Stored data:
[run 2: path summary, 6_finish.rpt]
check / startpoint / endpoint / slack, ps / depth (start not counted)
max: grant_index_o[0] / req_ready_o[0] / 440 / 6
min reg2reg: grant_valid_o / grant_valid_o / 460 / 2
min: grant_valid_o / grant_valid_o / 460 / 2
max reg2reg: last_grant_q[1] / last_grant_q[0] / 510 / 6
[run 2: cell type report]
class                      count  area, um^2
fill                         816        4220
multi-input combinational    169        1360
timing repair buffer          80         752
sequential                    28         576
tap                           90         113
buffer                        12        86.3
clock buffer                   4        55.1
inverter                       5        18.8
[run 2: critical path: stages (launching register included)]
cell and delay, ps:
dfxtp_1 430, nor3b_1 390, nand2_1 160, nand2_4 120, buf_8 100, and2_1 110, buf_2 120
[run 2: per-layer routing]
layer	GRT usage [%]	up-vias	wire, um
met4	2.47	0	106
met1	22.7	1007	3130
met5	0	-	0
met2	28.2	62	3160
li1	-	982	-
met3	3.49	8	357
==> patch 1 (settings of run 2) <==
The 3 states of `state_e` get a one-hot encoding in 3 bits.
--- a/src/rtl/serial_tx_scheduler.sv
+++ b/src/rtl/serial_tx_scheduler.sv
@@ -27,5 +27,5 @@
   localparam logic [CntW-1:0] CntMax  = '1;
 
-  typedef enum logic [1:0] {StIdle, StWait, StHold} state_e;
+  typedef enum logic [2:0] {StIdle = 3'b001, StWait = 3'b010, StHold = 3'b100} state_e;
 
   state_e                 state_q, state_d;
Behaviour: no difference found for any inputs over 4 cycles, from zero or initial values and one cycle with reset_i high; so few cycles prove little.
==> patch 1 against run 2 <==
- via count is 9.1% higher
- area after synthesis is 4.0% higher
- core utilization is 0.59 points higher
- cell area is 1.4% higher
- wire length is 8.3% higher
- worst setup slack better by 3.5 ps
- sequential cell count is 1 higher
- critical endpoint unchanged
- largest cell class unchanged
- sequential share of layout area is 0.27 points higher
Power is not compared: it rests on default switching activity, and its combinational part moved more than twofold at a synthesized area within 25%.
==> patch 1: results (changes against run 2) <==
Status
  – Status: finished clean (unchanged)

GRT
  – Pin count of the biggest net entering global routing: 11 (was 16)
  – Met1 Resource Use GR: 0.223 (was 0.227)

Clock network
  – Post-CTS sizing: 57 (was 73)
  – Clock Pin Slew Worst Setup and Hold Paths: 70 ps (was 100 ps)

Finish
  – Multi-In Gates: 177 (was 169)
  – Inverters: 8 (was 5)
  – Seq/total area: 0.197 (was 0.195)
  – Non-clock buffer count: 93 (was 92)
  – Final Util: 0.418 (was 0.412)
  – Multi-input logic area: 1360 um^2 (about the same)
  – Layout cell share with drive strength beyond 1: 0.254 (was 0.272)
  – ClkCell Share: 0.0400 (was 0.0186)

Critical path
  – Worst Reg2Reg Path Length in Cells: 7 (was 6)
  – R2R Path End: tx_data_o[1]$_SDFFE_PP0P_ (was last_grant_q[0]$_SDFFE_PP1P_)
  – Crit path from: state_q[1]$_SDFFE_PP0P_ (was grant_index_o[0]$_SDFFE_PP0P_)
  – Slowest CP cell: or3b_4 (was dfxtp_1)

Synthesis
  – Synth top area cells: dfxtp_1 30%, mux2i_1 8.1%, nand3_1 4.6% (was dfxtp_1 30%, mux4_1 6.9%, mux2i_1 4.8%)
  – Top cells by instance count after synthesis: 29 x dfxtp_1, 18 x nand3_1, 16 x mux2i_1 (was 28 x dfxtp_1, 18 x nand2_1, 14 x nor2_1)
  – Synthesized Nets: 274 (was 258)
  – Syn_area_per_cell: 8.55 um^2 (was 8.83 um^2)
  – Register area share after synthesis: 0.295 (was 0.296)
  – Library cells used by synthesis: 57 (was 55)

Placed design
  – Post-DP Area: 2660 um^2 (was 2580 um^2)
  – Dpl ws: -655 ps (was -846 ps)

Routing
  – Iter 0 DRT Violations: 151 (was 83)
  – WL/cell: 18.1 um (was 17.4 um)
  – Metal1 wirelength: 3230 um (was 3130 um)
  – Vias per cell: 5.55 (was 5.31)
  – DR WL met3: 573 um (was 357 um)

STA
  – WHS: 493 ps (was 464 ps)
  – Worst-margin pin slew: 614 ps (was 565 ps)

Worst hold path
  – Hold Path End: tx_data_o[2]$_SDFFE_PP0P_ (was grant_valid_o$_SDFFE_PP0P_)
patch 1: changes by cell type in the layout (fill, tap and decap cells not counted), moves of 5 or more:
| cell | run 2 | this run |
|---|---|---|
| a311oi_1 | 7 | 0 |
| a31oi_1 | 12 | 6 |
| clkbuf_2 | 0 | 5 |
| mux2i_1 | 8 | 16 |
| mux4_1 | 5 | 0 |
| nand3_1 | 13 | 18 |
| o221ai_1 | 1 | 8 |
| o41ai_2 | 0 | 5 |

---

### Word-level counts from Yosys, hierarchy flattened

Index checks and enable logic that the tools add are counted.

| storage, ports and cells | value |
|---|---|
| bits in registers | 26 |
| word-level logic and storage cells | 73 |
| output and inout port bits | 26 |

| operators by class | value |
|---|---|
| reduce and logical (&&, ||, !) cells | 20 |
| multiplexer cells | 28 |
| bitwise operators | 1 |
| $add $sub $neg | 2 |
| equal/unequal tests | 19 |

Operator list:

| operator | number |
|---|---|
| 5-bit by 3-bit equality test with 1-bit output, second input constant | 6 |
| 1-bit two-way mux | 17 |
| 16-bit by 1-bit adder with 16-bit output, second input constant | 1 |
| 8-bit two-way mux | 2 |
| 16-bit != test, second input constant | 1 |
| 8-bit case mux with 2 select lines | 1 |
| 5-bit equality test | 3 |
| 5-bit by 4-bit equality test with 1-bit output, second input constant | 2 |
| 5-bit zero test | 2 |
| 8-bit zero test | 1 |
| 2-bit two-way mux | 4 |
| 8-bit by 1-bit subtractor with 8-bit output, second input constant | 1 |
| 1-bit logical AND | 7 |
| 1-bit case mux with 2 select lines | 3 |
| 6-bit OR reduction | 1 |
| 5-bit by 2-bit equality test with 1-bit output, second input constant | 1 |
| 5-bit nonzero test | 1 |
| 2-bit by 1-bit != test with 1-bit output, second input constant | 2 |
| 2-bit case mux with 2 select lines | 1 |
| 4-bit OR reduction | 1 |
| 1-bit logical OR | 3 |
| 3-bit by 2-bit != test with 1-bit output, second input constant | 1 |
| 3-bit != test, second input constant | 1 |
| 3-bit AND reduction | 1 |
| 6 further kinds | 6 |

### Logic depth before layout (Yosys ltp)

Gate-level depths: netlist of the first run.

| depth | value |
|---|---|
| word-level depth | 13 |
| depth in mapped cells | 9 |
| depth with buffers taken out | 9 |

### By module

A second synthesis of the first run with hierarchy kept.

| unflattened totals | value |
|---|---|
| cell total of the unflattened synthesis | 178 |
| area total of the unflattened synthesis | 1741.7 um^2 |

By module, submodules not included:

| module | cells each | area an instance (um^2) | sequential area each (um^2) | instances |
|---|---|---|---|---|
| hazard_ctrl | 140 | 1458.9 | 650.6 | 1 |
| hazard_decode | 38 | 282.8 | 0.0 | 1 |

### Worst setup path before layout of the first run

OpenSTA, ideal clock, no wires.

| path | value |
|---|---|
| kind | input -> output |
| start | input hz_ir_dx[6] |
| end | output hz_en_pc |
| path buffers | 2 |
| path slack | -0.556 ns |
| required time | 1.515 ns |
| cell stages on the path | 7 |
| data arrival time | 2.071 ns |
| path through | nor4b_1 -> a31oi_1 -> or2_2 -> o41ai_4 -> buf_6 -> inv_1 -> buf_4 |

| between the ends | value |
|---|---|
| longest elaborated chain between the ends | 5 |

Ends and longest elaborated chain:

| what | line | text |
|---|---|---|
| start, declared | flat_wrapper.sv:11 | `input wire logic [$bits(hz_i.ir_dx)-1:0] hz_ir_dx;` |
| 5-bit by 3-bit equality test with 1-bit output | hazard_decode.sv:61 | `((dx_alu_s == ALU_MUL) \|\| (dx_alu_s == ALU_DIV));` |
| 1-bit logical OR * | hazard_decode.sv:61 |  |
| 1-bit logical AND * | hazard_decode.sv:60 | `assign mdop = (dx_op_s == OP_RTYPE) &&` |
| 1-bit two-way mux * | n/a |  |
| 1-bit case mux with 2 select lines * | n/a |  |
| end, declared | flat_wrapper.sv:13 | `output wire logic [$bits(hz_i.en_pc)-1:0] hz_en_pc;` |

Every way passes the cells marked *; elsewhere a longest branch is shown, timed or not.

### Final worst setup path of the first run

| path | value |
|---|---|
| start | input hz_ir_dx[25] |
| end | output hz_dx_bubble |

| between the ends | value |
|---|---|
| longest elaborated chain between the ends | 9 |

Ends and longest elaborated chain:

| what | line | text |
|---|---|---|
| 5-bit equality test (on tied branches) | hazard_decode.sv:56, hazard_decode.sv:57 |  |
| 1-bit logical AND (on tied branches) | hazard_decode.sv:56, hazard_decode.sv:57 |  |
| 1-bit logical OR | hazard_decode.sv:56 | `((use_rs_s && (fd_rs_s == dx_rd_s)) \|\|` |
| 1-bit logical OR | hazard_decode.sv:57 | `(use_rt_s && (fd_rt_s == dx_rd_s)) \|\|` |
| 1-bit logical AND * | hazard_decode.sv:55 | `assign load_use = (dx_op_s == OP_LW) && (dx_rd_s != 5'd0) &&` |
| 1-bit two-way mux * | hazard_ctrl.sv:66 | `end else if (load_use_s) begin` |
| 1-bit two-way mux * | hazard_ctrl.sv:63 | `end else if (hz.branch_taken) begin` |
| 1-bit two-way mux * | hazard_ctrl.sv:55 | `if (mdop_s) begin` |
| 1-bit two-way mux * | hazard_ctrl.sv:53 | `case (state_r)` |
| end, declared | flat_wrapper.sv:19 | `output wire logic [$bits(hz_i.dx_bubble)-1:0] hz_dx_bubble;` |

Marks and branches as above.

...

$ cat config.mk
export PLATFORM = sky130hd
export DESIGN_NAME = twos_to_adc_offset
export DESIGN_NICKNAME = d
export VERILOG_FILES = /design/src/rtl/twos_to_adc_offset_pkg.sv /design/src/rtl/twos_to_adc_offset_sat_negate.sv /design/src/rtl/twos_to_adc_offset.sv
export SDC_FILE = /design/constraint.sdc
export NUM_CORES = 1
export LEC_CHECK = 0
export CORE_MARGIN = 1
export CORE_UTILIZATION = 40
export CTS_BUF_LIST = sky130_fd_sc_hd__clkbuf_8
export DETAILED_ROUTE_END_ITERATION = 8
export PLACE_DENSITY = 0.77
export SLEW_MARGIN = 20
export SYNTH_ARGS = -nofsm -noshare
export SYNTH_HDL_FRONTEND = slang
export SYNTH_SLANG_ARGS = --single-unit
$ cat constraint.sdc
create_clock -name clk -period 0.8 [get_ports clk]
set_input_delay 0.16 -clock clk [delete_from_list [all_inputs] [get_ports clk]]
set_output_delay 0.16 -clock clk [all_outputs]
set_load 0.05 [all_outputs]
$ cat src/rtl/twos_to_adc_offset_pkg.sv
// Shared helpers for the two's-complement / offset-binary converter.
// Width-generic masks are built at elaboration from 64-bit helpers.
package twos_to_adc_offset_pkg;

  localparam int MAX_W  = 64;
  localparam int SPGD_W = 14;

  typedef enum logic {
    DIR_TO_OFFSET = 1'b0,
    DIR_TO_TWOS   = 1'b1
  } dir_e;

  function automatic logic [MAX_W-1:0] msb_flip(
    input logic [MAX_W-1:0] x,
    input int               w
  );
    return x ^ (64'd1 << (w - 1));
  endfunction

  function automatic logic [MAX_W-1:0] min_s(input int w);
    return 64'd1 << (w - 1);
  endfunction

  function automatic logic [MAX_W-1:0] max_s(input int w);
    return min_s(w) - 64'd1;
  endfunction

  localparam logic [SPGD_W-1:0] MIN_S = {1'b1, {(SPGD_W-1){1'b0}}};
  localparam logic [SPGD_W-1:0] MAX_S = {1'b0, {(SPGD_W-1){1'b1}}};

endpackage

Task to complete: Go through the entries and copy every line with "endpoint".

Solution for this task:
check / startpoint / endpoint / slack, ps / depth (start not counted)
- critical endpoint unchanged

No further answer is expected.